Bug 2859 - calculation of BytesInFlight during partial recovery
calculation of BytesInFlight during partial recovery
Status: RESOLVED FIXED
Product: ns-3
Classification: Unclassified
Component: tcp
ns-3.27
All All
: P3 normal
Assigned To: natale.patriciello
:
Depends on:
Blocks:
  Show dependency treegraph
 
Reported: 2018-01-26 10:09 UTC by Tom Henderson
Modified: 2018-03-03 06:02 UTC (History)
3 users (show)

See Also:


Attachments
proposed patch by Viyom (818 bytes, patch)
2018-01-26 10:37 UTC, Tom Henderson
Details | Diff
Patch for bytes-in-flight test and consistency of m_lostOut variable (6.42 KB, patch)
2018-02-22 15:21 UTC, Viyom Mittal
Details | Diff

Note You need to log in before you can comment on or make changes to this bug.
Description Tom Henderson 2018-01-26 10:09:14 UTC
opened to track the issue in this thread:
http://mailman.isi.edu/pipermail/ns-developers/2018-January/014248.html
Comment 1 Tom Henderson 2018-01-26 10:37:37 UTC
Created attachment 3018 [details]
proposed patch by Viyom
Comment 2 Tom Henderson 2018-01-26 10:40:08 UTC
Viyom's patch does not affect the ns3-tcp-cwnd test (testing NewReno partial ack behavior).  However, it seems to conflict with the comment directly above it, which says:

  // RFC 6675, Section 5, 2nd paragraph:
  // If the incoming ACK is a cumulative acknowledgment, the TCP MUST
  // reset DupAcks to zero.
Comment 3 Tom Henderson 2018-01-26 12:19:56 UTC
Here are some responses inline to these ideas from the list discussion

Natale wrote:
> I am in favor of:
> *) splitting things that are not related to the TCP state machine
> processing (open-close-established...) in another file;

I agree that tcp-socket-base is probably too large.
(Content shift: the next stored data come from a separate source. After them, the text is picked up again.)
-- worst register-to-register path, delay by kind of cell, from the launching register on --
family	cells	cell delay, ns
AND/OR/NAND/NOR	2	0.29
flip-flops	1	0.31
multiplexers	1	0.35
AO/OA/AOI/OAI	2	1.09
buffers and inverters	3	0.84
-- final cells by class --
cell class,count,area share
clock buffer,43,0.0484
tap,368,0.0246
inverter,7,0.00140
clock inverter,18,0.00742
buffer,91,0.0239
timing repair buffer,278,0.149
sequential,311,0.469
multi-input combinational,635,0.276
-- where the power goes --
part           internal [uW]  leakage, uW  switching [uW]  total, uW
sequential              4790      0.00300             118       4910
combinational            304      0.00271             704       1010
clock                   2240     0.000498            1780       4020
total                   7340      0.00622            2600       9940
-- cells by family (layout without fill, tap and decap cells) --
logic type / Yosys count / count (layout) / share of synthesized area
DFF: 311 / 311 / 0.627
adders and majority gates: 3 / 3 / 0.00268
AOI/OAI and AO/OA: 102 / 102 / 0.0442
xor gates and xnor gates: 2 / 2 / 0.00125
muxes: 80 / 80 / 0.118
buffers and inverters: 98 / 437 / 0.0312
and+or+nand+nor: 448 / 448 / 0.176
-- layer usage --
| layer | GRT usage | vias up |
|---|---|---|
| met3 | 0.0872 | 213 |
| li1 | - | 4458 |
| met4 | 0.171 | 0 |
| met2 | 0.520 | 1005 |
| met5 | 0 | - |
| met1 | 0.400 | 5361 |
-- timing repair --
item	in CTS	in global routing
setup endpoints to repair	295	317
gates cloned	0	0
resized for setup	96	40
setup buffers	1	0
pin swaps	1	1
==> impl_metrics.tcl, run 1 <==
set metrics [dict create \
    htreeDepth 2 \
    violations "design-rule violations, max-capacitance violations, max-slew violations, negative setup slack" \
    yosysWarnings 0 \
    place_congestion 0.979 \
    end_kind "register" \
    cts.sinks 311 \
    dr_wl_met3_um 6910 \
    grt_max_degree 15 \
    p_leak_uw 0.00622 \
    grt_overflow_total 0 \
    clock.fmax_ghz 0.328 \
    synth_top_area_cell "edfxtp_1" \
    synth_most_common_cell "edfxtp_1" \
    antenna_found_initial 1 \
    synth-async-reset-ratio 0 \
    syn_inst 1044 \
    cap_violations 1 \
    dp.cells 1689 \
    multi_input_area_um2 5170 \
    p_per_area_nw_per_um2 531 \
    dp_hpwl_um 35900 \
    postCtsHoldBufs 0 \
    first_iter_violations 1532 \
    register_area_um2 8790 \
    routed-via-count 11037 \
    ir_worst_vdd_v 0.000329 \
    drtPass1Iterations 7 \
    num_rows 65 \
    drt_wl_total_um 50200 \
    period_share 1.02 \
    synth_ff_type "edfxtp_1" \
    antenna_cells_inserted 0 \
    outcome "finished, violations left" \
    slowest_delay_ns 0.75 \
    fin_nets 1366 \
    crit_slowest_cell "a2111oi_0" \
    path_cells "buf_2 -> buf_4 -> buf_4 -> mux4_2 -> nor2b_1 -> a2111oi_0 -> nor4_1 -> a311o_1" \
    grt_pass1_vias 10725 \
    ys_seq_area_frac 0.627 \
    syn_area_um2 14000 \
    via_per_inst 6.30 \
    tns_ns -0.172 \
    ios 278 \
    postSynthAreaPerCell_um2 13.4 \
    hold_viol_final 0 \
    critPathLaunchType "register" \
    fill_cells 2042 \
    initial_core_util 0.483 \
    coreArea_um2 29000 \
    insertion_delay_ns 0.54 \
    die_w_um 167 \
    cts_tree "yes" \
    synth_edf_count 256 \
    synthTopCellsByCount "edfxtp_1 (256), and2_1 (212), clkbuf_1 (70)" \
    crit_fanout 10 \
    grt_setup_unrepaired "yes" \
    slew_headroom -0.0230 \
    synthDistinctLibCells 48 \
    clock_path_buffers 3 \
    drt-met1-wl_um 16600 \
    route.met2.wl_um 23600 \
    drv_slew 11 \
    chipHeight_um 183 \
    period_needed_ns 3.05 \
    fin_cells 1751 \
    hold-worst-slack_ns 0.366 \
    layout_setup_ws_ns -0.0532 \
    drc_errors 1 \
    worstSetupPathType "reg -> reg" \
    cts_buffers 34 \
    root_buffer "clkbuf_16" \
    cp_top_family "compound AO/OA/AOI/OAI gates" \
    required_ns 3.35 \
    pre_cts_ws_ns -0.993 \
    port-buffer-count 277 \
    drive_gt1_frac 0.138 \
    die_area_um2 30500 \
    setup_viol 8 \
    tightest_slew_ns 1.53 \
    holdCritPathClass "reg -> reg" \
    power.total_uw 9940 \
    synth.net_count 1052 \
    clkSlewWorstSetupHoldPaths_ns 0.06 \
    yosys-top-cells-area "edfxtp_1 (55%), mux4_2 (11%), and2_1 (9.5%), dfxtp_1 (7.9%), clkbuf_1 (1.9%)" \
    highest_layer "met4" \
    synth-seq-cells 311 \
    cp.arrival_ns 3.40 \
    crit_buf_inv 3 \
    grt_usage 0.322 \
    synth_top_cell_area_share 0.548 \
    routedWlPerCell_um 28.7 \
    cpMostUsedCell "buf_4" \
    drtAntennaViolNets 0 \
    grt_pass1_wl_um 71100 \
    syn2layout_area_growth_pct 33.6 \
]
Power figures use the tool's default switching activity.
`src/rtl/pc_redirect_fetch_if.sv`:
```
// Fetch-stage bus: hazard/redirect controls into the PC generator, fetch PC and flush status back out.
// The master modport belongs to the pipeline control side; the slave modport belongs to pc_redirect_fetch.
interface pc_redirect_fetch_if #(
    parameter int XLEN = 32
);
    logic            stall;
    logic            br_taken;
    logic [XLEN-1:0] br_target;
    logic [XLEN-1:0] pc_out;
    logic            valid_out;
    logic            flush_out;
    logic            misalign_out;

    modport master (
        output stall,
        output br_taken,
        output br_target,
        input  pc_out,
        input  valid_out,
        input  flush_out,
        input  misalign_out
    );

    modport slave (
        input  stall,
        input  br_taken,
        input  br_target,
        output pc_out,
        output valid_out,
        output flush_out,
        output misalign_out
    );
endinterface

```
`src/rtl/pc_redirect_fetch.sv`:
```
// Fetch-stage PC generator: +4 sequencing, stall hold, execute-stage redirect with a FLUSH_DEPTH-cycle flush train.
// Optional macro PC_MISALIGN_TRAP_EN steers misaligned redirect targets to TRAP_VECTOR and pulses misalign_out.
module pc_redirect_fetch #(
    parameter int              XLEN         = 32,
    parameter logic [XLEN-1:0] RESET_VECTOR = '0,
    parameter int              FLUSH_DEPTH  = 2
`ifdef PC_MISALIGN_TRAP_EN
    ,
    parameter logic [XLEN-1:0] TRAP_VECTOR  = XLEN'(32'h0000_0100)
`endif
) (
    input  logic               clk,
    input  logic               rst,
    pc_redirect_fetch_if.slave fetch_if
);

    typedef enum logic [1:0] {
        BOOT,
        RUN,
        FLUSH
    } state_e;

    localparam logic [2:0] FLUSH_CNT_INIT = 3'(FLUSH_DEPTH);

    state_e          state_q, state_d;
    logic [XLEN-1:0] pc_q, pc_d;
    logic            valid_q, valid_d;
    logic            flush_q, flush_d;
    logic [2:0]      flushCnt_q, flushCnt_d;
    logic [XLEN-1:0] redirectPc;

`ifdef PC_MISALIGN_TRAP_EN
    logic misalign_q, misalign_d;
    logic targetMisaligned;

    assign targetMisaligned = (fetch_if.br_target[1:0] != 2'b00);
    assign redirectPc       = targetMisaligned ? TRAP_VECTOR : fetch_if.br_target;

    // One-cycle pulse, registered on the same edge that loads the trap PC.
    always_comb begin
        misalign_d = 1'b0;
        if (state_q != BOOT && fetch_if.br_taken && targetMisaligned) begin
            misalign_d = 1'b1;
        end
    end

    always_ff @(posedge clk) begin
        if (rst) begin
            misalign_q <= 1'b0;
        end else begin
            misalign_q <= misalign_d;
        end
    end

    assign fetch_if.misalign_out = misalign_q;
`else
    assign redirectPc            = fetch_if.br_target;
    assign fetch_if.misalign_out = 1'b0;
`endif

    // Redirect outranks stall; the flush counter keeps running through stalls.
    always_comb begin
        state_d    = state_q;
        pc_d       = pc_q;
        valid_d    = valid_q;
        flush_d    = flush_q;
        flushCnt_d = flushCnt_q;
        case (state_q)
            BOOT: begin
                state_d = RUN;
                valid_d = 1'b1;
            end
            RUN, FLUSH: begin
                if (fetch_if.br_taken) begin
                    pc_d       = redirectPc;
                    valid_d    = 1'b1;
                    flushCnt_d = FLUSH_CNT_INIT;
                    flush_d    = 1'b1;
                    state_d    = FLUSH;
                end else begin
                    if (!fetch_if.stall) begin
                        pc_d = pc_q + XLEN'(4);
                    end
                    if (state_q == FLUSH) begin
                        flushCnt_d = flushCnt_q - 3'd1;
                        if (flushCnt_q == 3'd1) begin
                            flush_d = 1'b0;
                            state_d = RUN;
                        end
                    end
                end
            end
            default: begin
                state_d = BOOT;
            end
        endcase
    end

    always_ff @(posedge clk) begin
        if (rst) begin
            state_q    <= BOOT;
            pc_q       <= RESET_VECTOR;
            valid_q    <= 1'b0;
            flush_q    <= 1'b0;
            flushCnt_q <= 3'd0;
        end else begin
            state_q    <= state_d;
            pc_q       <= pc_d;
            valid_q    <= valid_d;
            flush_q    <= flush_d;
            flushCnt_q <= flushCnt_d;
        end
    end

    assign fetch_if.pc_out    = pc_q;
    assign fetch_if.valid_out = valid_q;
    assign fetch_if.flush_out = flush_q;

endmodule
```
`src/flat_wrapper.sv`:
```
// flat-port wrapper written by rule: the top's interface ports become plain ports
module pc_redirect_fetch_flat 
#(
    parameter int              XLEN         = 32,
    parameter logic [XLEN-1:0] RESET_VECTOR = '0,
    parameter int              FLUSH_DEPTH  = 2

)
  (clk, rst, fetch_if_stall, fetch_if_br_taken, fetch_if_br_target, fetch_if_pc_out, fetch_if_valid_out, fetch_if_flush_out, fetch_if_misalign_out);
  pc_redirect_fetch_if #(.XLEN(XLEN)) fetch_if_i ();
  input  logic clk;
  input  logic rst;
  input wire logic [$bits(fetch_if_i.stall)-1:0] fetch_if_stall;
  input wire logic [$bits(fetch_if_i.br_taken)-1:0] fetch_if_br_taken;
  input wire logic [$bits(fetch_if_i.br_target)-1:0] fetch_if_br_target;
  output wire logic [$bits(fetch_if_i.pc_out)-1:0] fetch_if_pc_out;
  output wire logic [$bits(fetch_if_i.valid_out)-1:0] fetch_if_valid_out;
  output wire logic [$bits(fetch_if_i.flush_out)-1:0] fetch_if_flush_out;
  output wire logic [$bits(fetch_if_i.misalign_out)-1:0] fetch_if_misalign_out;
  assign fetch_if_i.stall = fetch_if_stall;
  assign fetch_if_i.br_taken = fetch_if_br_taken;
  assign fetch_if_i.br_target = fetch_if_br_target;
  assign fetch_if_pc_out = fetch_if_i.pc_out;
  assign fetch_if_valid_out = fetch_if_i.valid_out;
  assign fetch_if_flush_out = fetch_if_i.flush_out;
  assign fetch_if_misalign_out = fetch_if_i.misalign_out;
  pc_redirect_fetch #(.XLEN(XLEN), .RESET_VECTOR(RESET_VECTOR), .FLUSH_DEPTH(FLUSH_DEPTH)) u_core (.clk(clk), .rst(rst), .fetch_if(fetch_if_i));
endmodule
```
--- src/rtl/fir_mac_sequencer.sv ---
// Time-multiplexed FIR: one signed multiplier and one accumulator walk all taps per sample.
// Define FIR_COEF_LOAD_EN to add the runtime coefficient write port.
//   state | meaning
//   IDLE  | ready for a sample; coefficient writes allowed
//   MAC   | one tap per cycle into the accumulator
//   OUT   | result presented until downstream accepts
module fir_mac_sequencer #(
    parameter int NTAPS = 19,
    parameter int DW    = 16,
    parameter int OW    = 34
) (
    input  logic                 aclk,
    input  logic                 areset,
`ifdef FIR_COEF_LOAD_EN
    input  logic                 coef_wr_en,
    input  logic [4:0]           coef_wr_addr,
    input  logic [DW-1:0]        coef_wr_data,
`endif
    input  logic                 s_axis_data_tvalid,
    output logic                 s_axis_data_tready,
    input  logic [DW-1:0]        s_axis_data_tdata,
    output logic                 m_axis_data_tvalid,
    input  logic                 m_axis_data_tready,
    output logic [OW-1:0]        m_axis_data_tdata,
    output logic                 busy
);

    typedef enum logic [1:0] {ST_IDLE, ST_MAC, ST_OUT} state_t;

    state_t                r_state;
    state_t                w_state_nxt;
    logic [4:0]            r_wr_ptr;
    logic [4:0]            r_k;
    logic signed [DW-1:0]  r_buf [NTAPS];
    logic signed [OW-1:0]  r_acc;
    logic [4:0]            w_rd_idx;
    logic signed [DW-1:0]  w_coef_k;
    logic signed [DW-1:0]  w_samp_k;
    logic signed [2*DW-1:0] w_prod;
    logic signed [OW-1:0]  w_prod_ext;
    logic                  w_last_tap;

    function automatic int coef_init(input int idx);
        case (idx)
            0, 18:   return 26;
            1, 17:   return 270;
            2, 16:   return 963;
            3, 15:   return 2424;
            4, 14:   return 4869;
            5, 13:   return 8259;
            6, 12:   return 12194;
            7, 11:   return 15948;
            8, 10:   return 18666;
            9:       return 19660;
            default: return 0;
        endcase
    endfunction

    // Newest sample sits at r_wr_ptr until MAC ends; the 5-bit wrap keeps the
    // modular subtraction exact for any NTAPS up to 32.
    assign w_rd_idx   = (r_wr_ptr >= r_k) ? (r_wr_ptr - r_k)
                                          : (r_wr_ptr + 5'(NTAPS) - r_k);
    assign w_samp_k   = r_buf[w_rd_idx];
    assign w_prod     = w_coef_k * w_samp_k;
    assign w_prod_ext = {{(OW-2*DW){w_prod[2*DW-1]}}, w_prod};
    assign w_last_tap = (r_k == 5'(NTAPS-1));

`ifdef FIR_COEF_LOAD_EN
    logic signed [DW-1:0] r_coef [32];

    always_ff @(posedge aclk or posedge areset) begin
        if (areset) begin
            for (int i = 0; i < 32; i++) r_coef[i] <= DW'(coef_init(i));
        end else if (coef_wr_en && (r_state == ST_IDLE) &&
                     ({1'b0, coef_wr_addr} < 6'(NTAPS))) begin
            r_coef[coef_wr_addr] <= coef_wr_data;
        end
    end

    assign w_coef_k = r_coef[r_k];
`else
    always_comb begin
        w_coef_k = DW'(coef_init(int'(r_k)));
    end
`endif

    always_ff @(posedge aclk or posedge areset) begin
        if (areset) r_state <= ST_IDLE;
        else        r_state <= w_state_nxt;
    end

    always_comb begin
        w_state_nxt        = r_state;
        s_axis_data_tready = 1'b0;
        m_axis_data_tvalid = 1'b0;
        m_axis_data_tdata  = '0;
        busy               = 1'b1;
        case (r_state)
            ST_IDLE: begin
                s_axis_data_tready = 1'b1;
                busy               = 1'b0;
                if (s_axis_data_tvalid) w_state_nxt = ST_MAC;
            end
            ST_MAC: begin
                if (w_last_tap) w_state_nxt = ST_OUT;
            end
            ST_OUT: begin
                m_axis_data_tvalid = 1'b1;
                m_axis_data_tdata  = r_acc;
                if (m_axis_data_tready) w_state_nxt = ST_IDLE;
            end
            default: w_state_nxt = ST_IDLE;
        endcase
    end

    always_ff @(posedge aclk or posedge areset) begin
        if (areset) begin
            r_acc    <= '0;
            r_k      <= '0;
            r_wr_ptr <= '0;
            for (int i = 0; i < NTAPS; i++) r_buf[i] <= '0;
        end else begin
            case (r_state)
                ST_IDLE: begin
                    if (s_axis_data_tvalid) begin
                        r_buf[r_wr_ptr] <= s_axis_data_tdata;
                        r_acc           <= '0;
                        r_k             <= '0;
                    end
                end
                ST_MAC: begin
                    r_acc <= r_acc + w_prod_ext;
                    if (w_last_tap)
                        r_wr_ptr <= (r_wr_ptr == 5'(NTAPS-1)) ? 5'd0 : r_wr_ptr + 5'd1;
                    else
                        r_k <= r_k + 5'd1;
                end
                default: ;
            endcase
        end
    end

endmodule

--- config.mk ---
export PLATFORM = sky130hd
export DESIGN_NAME = fir_mac_sequencer
export DESIGN_NICKNAME = d
export VERILOG_FILES = /design/src/rtl/fir_mac_sequencer.sv
export SDC_FILE = /design/constraint.sdc
export NUM_CORES = 1
export LEC_CHECK = 0
export ABC_AREA = 1
export CAP_MARGIN = 10
export CORE_UTILIZATION = 30
export DETAILED_ROUTE_END_ITERATION = 10
export PLACE_DENSITY = 0.5
export SYNTH_ARGS = -nofsm -noshare
export SYNTH_HDL_FRONTEND = slang
export SYNTH_SLANG_ARGS = --single-unit
--- constraint.sdc ---
create_clock -name aclk -period 14.4 [get_ports aclk]
set_input_delay 1.44 -clock aclk [delete_from_list [all_inputs] [get_ports aclk]]
set_output_delay 1.44 -clock aclk [all_outputs]
set_load 0.005 [all_outputs]
==> results of run 1 <==
[sequential cells by signal (all words and copies together), names as in the netlist]
register and count:
r_buf 304, r_acc 34, r_k 5, r_state 2, r_wr_ptr 5
[cell usage after synthesis (all sizes together)]
| master | number | area share, % |
|---|---|---|
| a31oi | 3 | 0.072 |
| nor3 | 10 | 0.19 |
| o21bai | 3 | 0.086 |
| nor4 | 2 | 0.048 |
| ha | 145 | 7.0 |
| clkbuf | 105 | 1.5 |
| or2 | 2 | 0.048 |
| nand3b | 2 | 0.058 |
| dfrtp | 350 | 34 |
| o211ai | 25 | 0.72 |
| o21a | 5 | 0.14 |
| a22oi | 2 | 0.058 |
| o32ai | 1 | 0.034 |
| fa | 216 | 17 |
| a21boi | 3 | 0.086 |
| o21ai | 284 | 5.5 |
| a21oi | 282 | 5.4 |
| buf | 64 | 1.7 |
| o22ai | 18 | 0.43 |
| nand2 | 505 | 7.4 |
| a21o | 3 | 0.086 |
| nand4 | 13 | 0.34 |
| a221oi | 1 | 0.034 |
| and2 | 1 | 0.024 |
| clkinv | 5 | 0.072 |
| inv | 548 | 7.9 |
| xnor2 | 6 | 0.20 |
| nor2 | 476 | 6.9 |
| nor3b | 1 | 0.029 |
| a32oi | 1 | 0.062 |
| o221ai | 2 | 0.067 |
| xor2 | 8 | 0.27 |
| nand3 | 173 | 3.4 |
[cells in the final DEF (no fill, tap or decap), types with 3 or more instances in the layout]
cell type / instances
clkinv_1: 5
xnor2_1: 6
dfrtp_1: 350
clkbuf_16: 42
clkbuf_8: 8
o21ai_0: 249
nand2_4: 3
ha_1: 145
xor2_1: 8
nor2_1: 456
nand4_1: 12
nor3_1: 10
a31oi_1: 3
buf_4: 41
inv_2: 16
nand2_1: 488
clkdlybuf4s50_1: 56
o21bai_1: 3
o22ai_1: 18
inv_1: 530
fa_1: 216
o21a_1: 5
nand2_2: 14
a21boi_0: 3
clkbuf_1: 8
a21oi_1: 282
nand3_1: 171
nor2_2: 19
clkinv_2: 5
o21ai_1: 33
o211ai_1: 25
a21o_1: 3
[per-stage QoR]
step                worst slack [ns]  hold WS [ns]  cells  instance area [µm²]  util (%)
floorplan                       3.25         0.453   3265                26100         -
global placement                4.80         0.467   4338                27600      32.3
detailed placement              4.70         0.474   4338                27600      32.3
CTS                             4.68         0.488   4409                29000      33.9
global route                    3.75         0.504   4409                29000      33.9
finish                          4.59         0.486   4409                29000      33.9
[final cells by class]
type,count,area [µm²]
multi-input cells,2193,14500
repair buffers,98,888
clock buffers,58,1190
fillers,9206,56700
inverters,553,2090
well taps,1144,1430
flip-flops and latches,350,8760
clock inverters,13,185
[layer usage]
layer | up-vias | wire length (µm) | share of wire (%)
li1 | 10145 | - | -
met1 | 10195 | 36100 | 46
met2 | 438 | 35700 | 46
met3 | 90 | 3970 | 5.1
met4 | 0 | 1910 | 2.5
met5 | - | 0 | 0
[worst paths after layout]
| kind | from | end | cells after the start |
|---|---|---|---|
| worst max register to register | r_k[1] | r_acc[32] | 36 |
| worst min-delay path | r_buf[166] | r_buf[166] | 2 |
| max in group asynchronous | areset | r_state[0] | 4 |
| min in group asynchronous | areset | r_buf[8] | 2 |
| worst max-delay path | r_k[1] | r_acc[32] | 36 |
| worst min register to register | r_buf[166] | r_buf[166] | 2 |
[critical path: cells and delay by family, from the launching register on]
family / cells / cell delay, ns
DFF: 1 / 0.44
and+or+nand+nor: 19 / 3.58
buffers and inverters: 6 / 1.01
AOI/OAI and AO/OA: 2 / 0.54
adders and majority gates: 9 / 4.01
[cell families after synthesis]
family / count (synthesis) / share of synthesized area (%)
AO/OA/AOI/OAI: 633 / 12.8
buffers and inverters: 722 / 11.2
AND/OR/NAND/NOR: 1185 / 18.4
adder cells (fa/ha/maj): 361 / 23.5
flip-flops: 350 / 33.6
XOR/XNOR: 14 / 0.470
==> impl_metrics.json, run 1 <==
{
  "grt_usage_pct": 18.0,
  "ctsRootBufferMaster": "clkbuf_16",
  "die_height_um": 297,
  "period_share_pct": 68.1,
  "clkTransAtPathRegs_ns": 0.07,
  "drive_gt1_share_pct": 5.15,
  "cts_tree": "yes",
  "dr_total_vias": 20868,
  "vias_per_cell": 4.73,
  "die_area_um2": 88200,
  "end_kind": "flop",
  "cts.htree.levels": 2,
  "drv_cap": 0,
  "initial_core_util_pct": 30.5,
  "top_usage_layer": "met2",
  "slew_viol_final": 0,
  "area_growth_pct": 11.2,
  "crit_required_ns": 14.82,
  "hold_class": "flop to flop",
  "numCtsBuffers": 42,
  "cts_max_path_buffers": 3,
  "routabilityCongestion": 0.871,
  "first_global_vias": 21413,
  "dieWidth_um": 297,
  "antennaDiodeCount": 0,
  "ios": 57,
  "nets": 3619,
  "syn_avg_cell_area_um2": 7.99,
  "grt_max_degree": 123,
  "grt_first_pass_wirelength_um": 125000,
  "crit_arrival_ns": 10.23,
  "tightestPinTransition_ns": 0.999,
  "startpoint_type": "flop",
  "finalSetupTns_ns": 0,
  "cts_resized": 0,
  "wl_per_cell_um": 17.6,
  "hold_buffers": 0,
  "synth_nets": 3646,
  "std_cell_rows": 107,
  "skew_ns": 0.0465,
  "drc": 0,
  "met1_usage_pct": 24.9,
  "antenna_found_initial": 1,
  "synth_seq_cells": 350,
  "use_met2_pct": 29.4,
  "synth_warnings": 0,
  "syn_area_um2": 26100,
  "overflow": 0,
  "drt_iter0_markers": 1298,
  "slew_headroom_pct": 33.4,
  "use_met3_pct": 2.61,
  "port_buffers": 56,
  "ys_types": 46,
  "status": "finished clean",
  "critPathSlowestCell": "nand2_4",
  "wl_um": 77700,
  "path_class": "flop to flop",
  "max_freq_mhz": 102,
  "crit_fanout": 71,
  "final_hold_viol_count": 0,
  "insertion_delay_ns": 0.61,
  "post-route-min-period_ns": 9.81,
  "crit_path_frequent_cell": "fa_1",
  "dr.pass1.iters": 5,
  "cts_setup_buffers": 0,
  "core_um2": 85700,
  "yosysSeqAreaShare_pct": 33.6,
  "grt_setup_unrepaired": "false",
  "syn_inst": 3265,
  "regToRegSetupSlack_ns": 4.59,
  "clock-sinks": 350,
  "hpwl_um": 53700,
  "ant_nets": 0,
  "slowest_delay_ns": 0.66,
  "setup_viol": 0
}
Power of run 1 is not shown: default switching activity piles up to over one toggle a cycle in this logic, so the estimate is an artifact.
==> run 2: changes to the inputs <==
PLACE_DENSITY = 0.52   (was 0.5)
clock period = 8 ns   (was 14.4 ns; I/O delays follow)
==> run 2 against run 1 <==
Against the previous run:
- setup slack got worse by 4.5 ns
- count of clock-buffer cells in the layout shrank 4
- worst hold slack gained 0.0019 ns
- utilization grew 4.1 points
- maximum frequency up 24%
> *) reduce the size of the functions by splitting them (e.g.,
ProcessedAck is too big)

agree

> *) reduce the number of "if sack then..", by trying to re-use CraftSackOption.

I would like to suggest going about it differently than CraftSackOption.  The goal is to reuse code, but IMO, crafting a fake option to reuse the API is a bit confusing to readers and future maintainers.  Instead, I suggest to rework the APIs to reuse scoreboard and other code without appending options.

> *) keeping count of lost, retransmitted, dupack, to save time when
> calculating in_flight and other values (in both modes)

Let's go for clarity in the code first, and then optimize for performance after profiling and experience.

> *) the congestion window trace value will include deflation/deflation,
> but in the code will be used the version without inflation/deflation
> (in both modes)

I am not sure about reporting a trace value that is manipulated from the underlying value in the code; perhaps we need to maintain and report two versions (inflated and non-inflated)?  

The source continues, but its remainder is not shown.